Page 38 of At the Heart of It (The Can’t Have Hearts Club #4)
He nodded, gaze still fixed on his plate.
“Yeah. Yes.” He looked up at her then, and the sadness in his eyes hit her like a punch in the stomach. “It was my fault. My selfishness cost my sister her leg. Left her with a lifetime of shitty pain and doctor visits.”
“Jonah, no. You were just a kid.”
He shook his head like he hadn’t even heard her. “You want to know the worst of it?”
Kate nodded, though she wasn’t sure she did. How could it be worse?
“Jossy was a competitive cyclist,” he said. “She was really good, too. Fifteen years old and the USA Cycling team was already starting to let her train with them. She had a future.” He shook his head and set his beer down hard on the coaster. “A future I fucking ruined.”

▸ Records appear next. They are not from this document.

$ cat config.mk
export PLATFORM = sky130hd
export DESIGN_NAME = noc_outport_arbiter_flat
export DESIGN_NICKNAME = d
export VERILOG_FILES = /design/src/rtl/noc_outport_arbiter_if.sv /design/src/rtl/noc_outport_arbiter.sv /design/src/flat_wrapper.sv
export SDC_FILE = /design/constraint.sdc
export NUM_CORES = 1
export LEC_CHECK = 0
export BUFFER_PORTS_ARGS = -buffer_cell sky130_fd_sc_hd__buf_2
export CAP_MARGIN = 40
export CORE_MARGIN = 2
export CORE_UTILIZATION = 40
export DETAILED_ROUTE_END_ITERATION = 6
export MAX_ROUTING_LAYER = met4
export PLACE_DENSITY = 0.68
export SYNTH_ARGS = -nofsm -noshare
export SYNTH_HDL_FRONTEND = slang
export SYNTH_SLANG_ARGS = --single-unit
$ cat constraint.sdc
create_clock -name clk -period 17.35 [get_ports clk]
set_clock_uncertainty 0.1 [all_clocks]
set_input_delay 0 -clock clk [delete_from_list [all_inputs] [get_ports clk]]
set_output_delay 0 -clock clk [all_outputs]
set_load 0.02 [all_outputs]
$ cat src/rtl/noc_outport_arbiter_if.sv
// rtl/noc_outport_arbiter_if.sv - flit bundle between router inputs, one output port arbiter and its link
//
// Purpose: groups the input-side flit signals, the pop strobes, the registered
// output stage and the status outputs of one router output port.
// Ports (interface signals):
//   in_valid_i  [N_IN]         flit present at input i
//   in_route_i  [3*N_IN]       route code of input i, bits 3i+2:3i
//   in_tail_i   [N_IN]         flit at input i is the packet tail
//   in_data_i   [DATA_W*N_IN]  payload of input i
//   in_pop_o    [N_IN]         one-hot consume strobe back to the input buffers
//   out_valid_o / out_data_o / out_tail_o / out_src_o   registered output flit
//   out_ready_i                downstream accepts the output flit
//   busy_o                     wormhole lock held
//   pkt_cnt_o   [CNT_W]        tail flits delivered downstream, wraps
// Modports: master = arbiter side, slave = input buffers plus downstream link.
interface noc_outport_arbiter_if #(
  parameter int N_IN   = 5,
  parameter int DATA_W = 32,
  parameter int CNT_W  = 16
);
  logic [N_IN-1:0]        in_valid_i;
  logic [3*N_IN-1:0]      in_route_i;
  logic [N_IN-1:0]        in_tail_i;
  logic [DATA_W*N_IN-1:0] in_data_i;
  logic [N_IN-1:0]        in_pop_o;
  logic                   out_valid_o;
  logic [DATA_W-1:0]      out_data_o;
  logic                   out_tail_o;
  logic [2:0]             out_src_o;
  logic                   out_ready_i;
  logic                   busy_o;
  logic [CNT_W-1:0]       pkt_cnt_o;

  modport master (
    input  in_valid_i, in_route_i, in_tail_i, in_data_i, out_ready_i,
    output in_pop_o, out_valid_o, out_data_o, out_tail_o, out_src_o,
    output busy_o, pkt_cnt_o
  );

  modport slave (
    output in_valid_i, in_route_i, in_tail_i, in_data_i, out_ready_i,
    input  in_pop_o, out_valid_o, out_data_o, out_tail_o, out_src_o,
    input  busy_o, pkt_cnt_o
  );
endinterface

$ cat src/rtl/noc_outport_arbiter.sv
// rtl/noc_outport_arbiter.sv - mesh router output port: round-robin packet arbiter with wormhole lock
//
// Purpose: selects flits from the inputs whose route code equals MY_DIR,
// arbitrating round-robin between packets and holding the grant until the
// tail flit has been taken, then registers the flit toward the link.
// Ports:
//   clk  rising-edge clock
//   rst  asynchronous active-high reset
//   bus  noc_outport_arbiter_if.master (inputs, pop strobes, output stage, status)
module noc_outport_arbiter #(
  parameter int         N_IN   = 5,
  parameter int         DATA_W = 32,
  parameter logic [2:0] MY_DIR = 3'b000,
  parameter int         CNT_W  = 16
) (
  input  logic                  clk,
  input  logic                  rst,
  noc_outport_arbiter_if.master bus
);

  localparam int IDX_W = (N_IN > 1) ? $clog2(N_IN) : 1;

  typedef enum logic {ST_IDLE, ST_LOCKED} state_t;

  state_t             r_state, w_state_nxt;
  logic [IDX_W-1:0]   r_owner, w_owner_nxt;
  logic [IDX_W-1:0]   r_rr_ptr, w_rr_ptr_nxt;

  logic               r_out_valid;
  logic [DATA_W-1:0]  r_out_data;
  logic               r_out_tail;
  logic [2:0]         r_out_src;
  logic [CNT_W-1:0]   r_pkt_cnt;

  logic [N_IN-1:0]    w_req;
  logic               w_ld;
  logic               w_rr_found;
  logic [IDX_W-1:0]   w_rr_idx;
  logic               w_grant;
  logic [IDX_W-1:0]   w_sel;
  logic               w_sel_tail;
  logic [N_IN-1:0]    w_pop;

  function automatic logic [IDX_W-1:0] f_inc(input logic [IDX_W-1:0] x);
    return (x == IDX_W'(N_IN - 1)) ? '0 : x + 1'b1;
  endfunction

  always_comb begin
    w_req = '0;
    for (int i = 0; i < N_IN; i++) begin
      w_req[i] = bus.in_valid_i[i] && (bus.in_route_i[3*i +: 3] == MY_DIR);
    end
  end

  // Output register can take a new flit when empty or being drained this cycle.
  assign w_ld = !r_out_valid || bus.out_ready_i;

  // First requester at or after r_rr_ptr, searching cyclically.
  always_comb begin
    w_rr_found = 1'b0;
    w_rr_idx   = '0;
    for (int k = 0; k < N_IN; k++) begin
      if (!w_rr_found && w_req[(int'(r_rr_ptr) + k) % N_IN]) begin
        w_rr_found = 1'b1;
        w_rr_idx   = IDX_W'((int'(r_rr_ptr) + k) % N_IN);
      end
    end
  end

  // State register
  always_ff @(posedge clk or posedge rst) begin
    if (rst) begin
      r_state  <= ST_IDLE;
      r_owner  <= '0;
      r_rr_ptr <= '0;
    end else begin
      r_state  <= w_state_nxt;
      r_owner  <= w_owner_nxt;
      r_rr_ptr <= w_rr_ptr_nxt;
    end
  end

  // Next-state logic
  always_comb begin
    w_state_nxt  = r_state;
    w_owner_nxt  = r_owner;
    w_rr_ptr_nxt = r_rr_ptr;
    if (w_grant) begin
      case (r_state)
        ST_IDLE: begin
          if (w_sel_tail) begin
            w_rr_ptr_nxt = f_inc(w_sel);
          end else begin
            w_state_nxt = ST_LOCKED;
            w_owner_nxt = w_sel;
          end
        end
        ST_LOCKED: begin
          if (w_sel_tail) begin
            w_state_nxt  = ST_IDLE;
            w_rr_ptr_nxt = f_inc(r_owner);
          end
        end
        default: w_state_nxt = ST_IDLE;
      endcase
    end
  end

  // Output logic: grant selection and pop strobe. While locked only the owner
  // can be served; other requesters are ignored. Pops are suppressed during
  // reset because the empty output stage would otherwise enable a load.
  always_comb begin
    w_sel      = '0;
    w_grant    = 1'b0;
    w_sel_tail = 1'b0;
    w_pop      = '0;
    if (r_state == ST_LOCKED) begin
      w_sel   = r_owner;
      w_grant = !rst && w_ld && w_req[r_owner];
    end else begin
      w_sel   = w_rr_idx;
      w_grant = !rst && w_ld && w_rr_found;
    end
    w_sel_tail = bus.in_tail_i[w_sel];
    if (w_grant) begin
      w_pop = N_IN'(1) << w_sel;
    end
  end

  // Output stage: payload only changes on a load, so it stays stable under
  // backpressure; a load cycle with no grant drains the register.
  always_ff @(posedge clk or posedge rst) begin
    if (rst) begin
      r_out_valid <= 1'b0;
      r_out_data  <= '0;
      r_out_tail  <= 1'b0;
      r_out_src   <= '0;
    end else if (w_ld) begin
      r_out_valid <= w_grant;
      if (w_grant) begin
        r_out_data <= bus.in_data_i[w_sel*DATA_W +: DATA_W];
        r_out_tail <= w_sel_tail;
        r_out_src  <= 3'(w_sel);
      end
    end
  end

  always_ff @(posedge clk or posedge rst) begin
    if (rst) begin
      r_pkt_cnt <= '0;
    end else if (r_out_valid && bus.out_ready_i && r_out_tail) begin
      r_pkt_cnt <= r_pkt_cnt + 1'b1;
    end
  end

  assign bus.in_pop_o    = w_pop;
  assign bus.out_valid_o = r_out_valid;
  assign bus.out_data_o  = r_out_data;
  assign bus.out_tail_o  = r_out_tail;
  assign bus.out_src_o   = r_out_src;
  assign bus.busy_o      = (r_state == ST_LOCKED);
  assign bus.pkt_cnt_o   = r_pkt_cnt;

endmodule

$ cat src/flat_wrapper.sv
// flat-port wrapper written by rule: the top's interface ports become plain ports
module noc_outport_arbiter_flat 
#(
  parameter int         N_IN   = 5,
  parameter int         DATA_W = 32,
  parameter logic [2:0] MY_DIR = 3'b000,
  parameter int         CNT_W  = 16
)
  (clk, rst, bus_in_valid_i, bus_in_route_i, bus_in_tail_i, bus_in_data_i, bus_out_ready_i, bus_in_pop_o, bus_out_valid_o, bus_out_data_o, bus_out_tail_o, bus_out_src_o, bus_busy_o, bus_pkt_cnt_o);
  noc_outport_arbiter_if #(.N_IN(N_IN), .DATA_W(DATA_W), .CNT_W(CNT_W)) bus_i ();
  input  logic clk;
  input  logic rst;
  input wire logic [$bits(bus_i.in_valid_i)-1:0] bus_in_valid_i;
  input wire logic [$bits(bus_i.in_route_i)-1:0] bus_in_route_i;
  input wire logic [$bits(bus_i.in_tail_i)-1:0] bus_in_tail_i;
  input wire logic [$bits(bus_i.in_data_i)-1:0] bus_in_data_i;
  input wire logic [$bits(bus_i.out_ready_i)-1:0] bus_out_ready_i;
  output wire logic [$bits(bus_i.in_pop_o)-1:0] bus_in_pop_o;
  output wire logic [$bits(bus_i.out_valid_o)-1:0] bus_out_valid_o;
  output wire logic [$bits(bus_i.out_data_o)-1:0] bus_out_data_o;
  output wire logic [$bits(bus_i.out_tail_o)-1:0] bus_out_tail_o;
  output wire logic [$bits(bus_i.out_src_o)-1:0] bus_out_src_o;
  output wire logic [$bits(bus_i.busy_o)-1:0] bus_busy_o;
  output wire logic [$bits(bus_i.pkt_cnt_o)-1:0] bus_pkt_cnt_o;
  assign bus_i.in_valid_i = bus_in_valid_i;
  assign bus_i.in_route_i = bus_in_route_i;
  assign bus_i.in_tail_i = bus_in_tail_i;
  assign bus_i.in_data_i = bus_in_data_i;
  assign bus_i.out_ready_i = bus_out_ready_i;
  assign bus_in_pop_o = bus_i.in_pop_o;
  assign bus_out_valid_o = bus_i.out_valid_o;
  assign bus_out_data_o = bus_i.out_data_o;
  assign bus_out_tail_o = bus_i.out_tail_o;
  assign bus_out_src_o = bus_i.out_src_o;
  assign bus_busy_o = bus_i.busy_o;
  assign bus_pkt_cnt_o = bus_i.pkt_cnt_o;
  noc_outport_arbiter #(.N_IN(N_IN), .DATA_W(DATA_W), .MY_DIR(MY_DIR), .CNT_W(CNT_W)) u_core (.clk(clk), .rst(rst), .bus(bus_i));
endmodule
== Word level (Yosys, flattened, before mapping) ==
Index checks and enable logic that the tools add are counted.

* Bits in registers: 60
* Output and inout bits: 59

* Shifts and indexed selects: 2
* Reductions and logical operators: 29
* Magnitude comparators: 7
* Muxes and demuxes: 38
* Bitwise gates (word level): 2
* Div/mod/pow operators: 5
* Add/subtract/negate cells: 7
* Eq/ne operators: 4

{| class="wikitable"
|+ Operators by type and width
! kind !! count
|-
| less-than comparator 32 x 5 -> 1 bit, second input constant || 5
|-
| indexed part select 160 x 9 -> 32 bit || 1
|-
| modulo 32 x 4 -> 32 bit, second input constant || 4
|-
| modulo 4 x 4 -> 32 bit, second input constant || 1
|-
| 2-to-1 mux 3 bit || 10
|-
| binary-select mux 1 bit (select 3 bit) || 7
|-
| 2-to-1 mux 1 bit || 19
|-
| adder 16 x 1 -> 16 bit, second input constant || 1
|-
| logical NOT 3 bit || 5
|-
| logical AND 1 bit || 14
|-
| adder 3 x 2 -> 4 bit, second input constant || 2
|-
| less-than comparator 3 x 4 -> 1 bit, second input constant || 2
|-
| adder 3 x 1 -> 3 bit, second input constant || 2
|-
| == test 3 bit, second input constant || 2
|-
| logical NOT 1 bit || 6
|-
| one-hot mux 3 bit (2 select lines) || 1
|-
| AND reduction 3 bit || 2
|-
| 2-to-1 mux 5 bit || 1
|-
| << shifter 1 x 3 -> 5 bit, first input constant || 1
|-
| adder 3 x 1 -> 4 bit, second input constant || 1
|-
| adder 3 x 3 -> 4 bit, second input constant || 1
|-
| != test 2 x 1 -> 1 bit, second input constant || 1
|-
| != test 2 bit, second input constant || 1
|-
| inverter 1 bit || 2
|-
| 2 further kinds || 2
|}

== Depth between registers and ports, before layout ==
Gate-level depths: netlist of the first run.

* Word-level depth: 23
* Gate-level depth with buffers: 27
* Gate-level depth less buffers: 23

== Worst setup path before layout of the first run ==
No wires, ideal clock.

* Kind: flip-flop to flip-flop
* Start point: register u_core.r_rr_ptr[0]
* End point: register u_core.r_rr_ptr[2]
* Period minus slack after synthesis: 5891 ps
* Arrival time: 5712 ps
* Slack: 11459 ps
* Required time: 17171 ps
* Setup time: 79 ps
* Stages on the path, launching flop included: 28
* Path through: dfrtp_1 -> buf_2 -> inv_1 -> buf_1 -> ha_1 -> clkbuf_1 -> inv_1 -> ha_1 -> nor2_1 -> a21oi_1 -> xnor2_1 -> inv_1 -> ha_1 -> nor2b_1 -> o21ai_0 -> a32oi_1 -> a211o_1 -> a21o_1 -> o211ai_1 -> o211ai_1 -> a221o_2 -> inv_2 -> buf_6 -> buf_4 -> ha_1 -> ha_1 -> o32a_1 -> mux2i_1

* Longest elaborated chain between the ends: 22

{| class="wikitable"
|+ Ends and longest elaborated chain
! element !! RTL line !! RTL
|-
| start: declaration || noc_outport_arbiter.sv:27 || <nowiki>logic [IDX_W-1:0] r_rr_ptr, w_rr_ptr_nxt;</nowiki>
|-
| start signal: assignment || noc_outport_arbiter.sv:79 || <nowiki>r_rr_ptr <= w_rr_ptr_nxt;</nowiki>
|-
| branches (longest 16 deep; another with modulo 32 x 4 -> 32 bit) || - ||
|-
| 2-to-1 mux 3 bit (*) || noc_outport_arbiter.sv:63 || <nowiki>if (!w_rr_found && w_req[(int'(r_rr_ptr) + k) % N_IN]) begin</nowiki>
|-
| 2-to-1 mux 3 bit (*) || noc_outport_arbiter.sv:117 || <nowiki>if (r_state == ST_LOCKED) begin</nowiki>
|-
| via u_core.w_sel[1] || noc_outport_arbiter.sv:40 || <nowiki>logic [IDX_W-1:0] w_sel;</nowiki>
|-
| adder 3 x 1 -> 3 bit, or another cell as far along || noc_outport_arbiter.sv:45 || <nowiki>return (x == IDX_W'(N_IN - 1)) ? '0 : x + 1'b1;</nowiki>
|-
| 2-to-1 mux 3 bit / 2-to-1 mux 1 bit (equally long branches) || noc_outport_arbiter.sv:45, noc_outport_arbiter.sv:124 ||
|-
| 2-to-1 mux 3 bit, or another cell as far along || noc_outport_arbiter.sv:91 || <nowiki>if (w_sel_tail) begin</nowiki>
|-
| one-hot mux 3 bit (2 select lines) / AND reduction 3 bit (equally long branches) || - ||
|}

Mark *: on every way through the listed nets, which the timed path passes. The select of a mux whose other input is x is not followed.
A chain may end at the register's enable or synchronous reset.

== Final worst setup path of the first run ==
* Start point: register u_core.r_rr_ptr[1]
* End point: register u_core.r_out_data[26], in the netlist u_core.bus.out_data_o[26]

* Longest elaborated chain between the ends: 20

{| class="wikitable"
|+ Ends and longest elaborated chain
! element !! RTL line !! RTL
|-
| branches (longest 20 deep; another with modulo 32 x 4 -> 32 bit) || - ||
|-
| end signal: assignment || noc_outport_arbiter.sv:141 || <nowiki>r_out_data <= bus.in_data_i[w_sel*DATA_W +: DATA_W];</nowiki>
|-
| end: declaration || noc_outport_arbiter.sv:30 || <nowiki>logic [DATA_W-1:0] r_out_data;</nowiki>
|}

Parallel ways; which one is timed is not known. The select of a mux whose other input is x is not followed.

==> flow_summary_export.csv, run 1 <==
group,metric,value,unit
logic_synthesis,synth.avg_cell_area,8.66,um^2
timing,min_period,7510,ps
timing,post-route-period-util,43.3,%
worst_setup_path,cp-start-kind,"flop",
logic_synthesis,ys_ff_latch,60,
detailed_routing,drc_errors,0,
clocking,numClockSinks,60,
grt,grt_max_degree,71,
worst_setup_path,end_kind,"flop",
worst_setup_path,critPathMaxStageDelay,750,ps
detailed_routing,dr.first_iter.drc_count,360,
timing,tightest_slew,787,ps
floorplanning,core-area,0.0139,mm^2
clocking,hold_buffers,95,
detailed_routing,antenna_left,0,
floorplanning,rows,43,
final_layout,num-fill-cells,1208,
clocking,cts_resized,0,
final_layout,drive_above_1_share,31.3,%
outcome,status,"finished with violations",
clocking,cts_buffers,9,
worst_setup_path,reg2reg_depth,24,
final_layout,nets,1199,
logic_synthesis,yosysMostFrequentCell,"nor2_1",
hold_path,hold_depth,3,
floorplanning,fp.dieH,123,um
logic_synthesis,netlist_instances,656,
logic_synthesis,synth_ff_type,"dfrtp_1",
timing,finalSetupViolCount,0,
detailed_routing,routedWlPerCell,17.8,um
detailed_routing,vias_per_cell,5.59,
clocking,cts_buffer_depth,2,
worst_setup_path,path_cells,"inv_1 -> ha_1 -> inv_1 -> ha_1 -> nor2_1 -> a21oi_1 -> xnor2_1 -> inv_1 -> ha_1 -> nor2b_1 -> o21ai_0 -> a32oi_1 -> a211o_1 -> a21o_1 -> o211ai_1 -> o211ai_1 -> a221o_2 -> clkinv_2 -> buf_4 -> buf_16 -> mux2i_1 -> dlygate4sd3_1 -> a221oi_1 -> dlygate4sd3_1",
final_layout,postLayoutCellArea,0.00839,mm^2
timing,timing.final.hold_violations,1,
worst_setup_path,r2r_slack,9840,ps
hold_path,hp-class,"in -> reg",
hold_path,whs_endpoint,"u_core.bus.out_data_o[6]",
grt,grt_pass1_wl,31700,um
floorplanning,die_w,123,um
worst_setup_path,cp.depth,24,
detailed_routing,wl,20900,um
worst_setup_path,path_buf_inv,8,
logic_synthesis,syn-cell-area,0.00568,mm^2
clocking,cts-root-buf,"clkbuf_16",
clocking,cts_setup_buffers,0,
hold_path,worstHoldStart,"bus_in_data_i[6]",
clocking,clk_pin_slew,60,ps
logic_synthesis,synth_edf_count,0,
worst_setup_path,r2r_start,"u_core.r_rr_ptr[1]",
logic_synthesis,synth_nets,873,
worst_setup_path,crit_fanout,44,
place,port_buffers,246,
grt,overflow,0,
clocking,cts_tree,"done",
floorplanning,pin_count,247,
logic_synthesis,synth_top_area_share,26.4,%
grt,antenna_found_initial,1,
detailed_routing,dr_total_vias,6535,
grt,grt_pass1_vias,6464,
final_layout,areaGrowthSynthToFinish,47.5,%
worst_setup_path,worst_path_max_delay_cell,"ha_1",
flow_run,cap_violations,0,
logic_synthesis,synth_commonest_cells,"95 x nor2_1, 82 x mux2i_1, 60 x dfrtp_1",
timing,holdWs,-10.7,ps
logic_synthesis,post-synth-top-area-cell,"dfrtp_1",
clocking,clk_latency,340,ps
final_layout,seqCellArea,0.00150,mm^2
timing,fmax,0.133,GHz
logic_synthesis,async_flop_share,100,%
place,gp_congestion,0.889,
worst_setup_path,critPathTopFamily,"buffers and inverters",
outcome,violations,"hold timing",
place,dp_hpwl,14400,um
final_layout,multi_input_area,0.00391,mm^2
grt,grt_usage,27.4,%
timing,setup-tns-final,0,ps
worst_setup_path,worstSetupPathType,"reg -> reg",
worst_setup_path,r2r_end,"u_core.bus.out_data_o[26]",
floorplanning,die-area,0.0152,mm^2
logic_synthesis,yosys_warnings,0,
logic_synthesis,synth_cell_type_count,77,
worst_setup_path,arrival,7680,ps
clocking,cts_max_level,3,
detailed_routing,drt_pass1_iterations,6,
logic_synthesis,ys_seq_area_share,26.4,%
timing,rsz0062_at_grt,"no",
logic_synthesis,synth_area_leaders,"dfrtp_1 26%, mux2i_1 14%, nor2_1 6.3%",
place,dpl_cell_area,0.00709,mm^2
worst_setup_path,cp.required,17520,ps
timing,slew_headroom,47.5,%
floorplanning,start_util,41.0,%
timing,maxSlewViolCount,0,
routing by layer:
layer | wire length, um | vias to the layer above | GRT usage (%) | part of all wire, %
li1 | - | 3094 | - | -
met1 | 8460 | 3100 | 33.7 | 41
met2 | 10600 | 301 | 45.2 | 51
met3 | 1260 | 40 | 3.09 | 6.1
met4 | 573 | 0 | 12.4 | 2.7
met5 | 0 | - | - | 0
how the worst max path moves through the flow:
stage                                  start                        end  slack [ps]
after floorplan           u_core.r_rr_ptr[0]         u_core.r_rr_ptr[2]       11460
after global placement    u_core.r_rr_ptr[1]         u_core.r_rr_ptr[0]       10920
after detailed placement  u_core.r_rr_ptr[1]         u_core.r_rr_ptr[0]       10780
after CTS                 u_core.r_rr_ptr[1]   u_core.bus.out_data_o[0]       10020
after global routing      u_core.r_rr_ptr[1]  u_core.bus.out_data_o[26]        9220
final                     u_core.r_rr_ptr[1]  u_core.bus.out_data_o[26]        9840
tightest hold or removal path, cell delays in order:
cell,delay [ps]
buf_2,90
mux2i_1,180
a221oi_1,100
registers in the layout, indices dropped and copies added (netlist names):
register / flops
u_core.bus.out_src_o: 3
u_core.bus.busy_o: 1
u_core.bus.out_data_o: 32
u_core.r_rr_ptr: 3
u_core.bus.out_tail_o: 1
u_core.r_owner: 3
u_core.bus.pkt_cnt_o: 16
u_core.bus.out_valid_o: 1
placed cells by master, fill, tap and decap left out, drive strengths merged, types with 9 or more instances in the layout:
master / Yosys / routed
o21ai: 14 / 14
mux2i: 82 / 82
xnor2: 19 / 19
dlygate4sd3: 0 / 95
nand3: 11 / 11
ha: 28 / 28
buf: 19 / 260
and3: 9 / 9
a221oi: 35 / 35
clkbuf: 21 / 11
a21oi: 52 / 52
inv: 26 / 25
dfrtp: 60 / 60
nor3: 9 / 9
nand2: 44 / 44
nor2: 95 / 95
a211oi: 9 / 9
stage by stage:
step / utilization, % / setup WS (ps) / hold WS (ps) / std cells
after floorplan: - / 11460 / 79.6 / 656
after global placement: 50.8 / 10920 / 192 / 1053
after detailed placement: 51.1 / 10780 / 199 / 1056
after CTS: 60.4 / 10020 / 0.949 / 1167
after global routing: 60.4 / 9220 / 29.1 / 1168
final: 60.4 / 9840 / -10.7 / 1170
logic make-up after synthesis:
logic type | synth area share [%]
xor gates and xnor gates | 4.42
buffers and inverters | 5.39
muxes | 16.9
DFF | 26.4
AOI/OAI and AO/OA | 22.5
and+or+nand+nor | 17.6
adders and majority gates | 6.69
cell type report:
cell class / instances / area share (%)
multi-input combinational: 530 / 46.7
timing repair buffer: 355 / 27.5
clock inverter: 5 / 1.19
antenna: 3 / 0.0895
tap: 180 / 2.69
sequential: 60 / 17.9
inverter: 26 / 1.18
clock buffer: 11 / 2.78
Power of run 1 is left out: the tool's default activity adds up to more than one toggle a clock period on the data nets, which glitch-free logic cannot reach.
==> run 2, diff against run 1 <==
ABC_AREA = 1   (was not set)
PLACE_DENSITY = 0.69   (was 0.68)
clock period = 7.4 ns   (was 17.35 ns; I/O delays follow)
==> run 2 against run 1 <==
Compared with the run above: the run now ends clean; core utilization is 1.4 points lower; fmax is 9.7% higher; global-route usage is 1.3 points lower.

It was on the tip of Kate’s tongue to insist that he couldn’t blame himself, but she stopped herself. Was there really a point to that? If he’d spent eighteen years telling himself it was his fault, no flippant remark from her would change that.
“Can she still ride a bike?” Kate asked in a soft tone. “I don’t know how prosthetic legs work, exactly.”
“It’s tougher when the amputation is above the knee like Jossy’s was,” he said.
“There are computer-controlled knees that have settings for things like biking and skiing, but they’re insanely expensive.
Hundreds of thousands of dollars once you factor in fittings and maintenance and things like that. ”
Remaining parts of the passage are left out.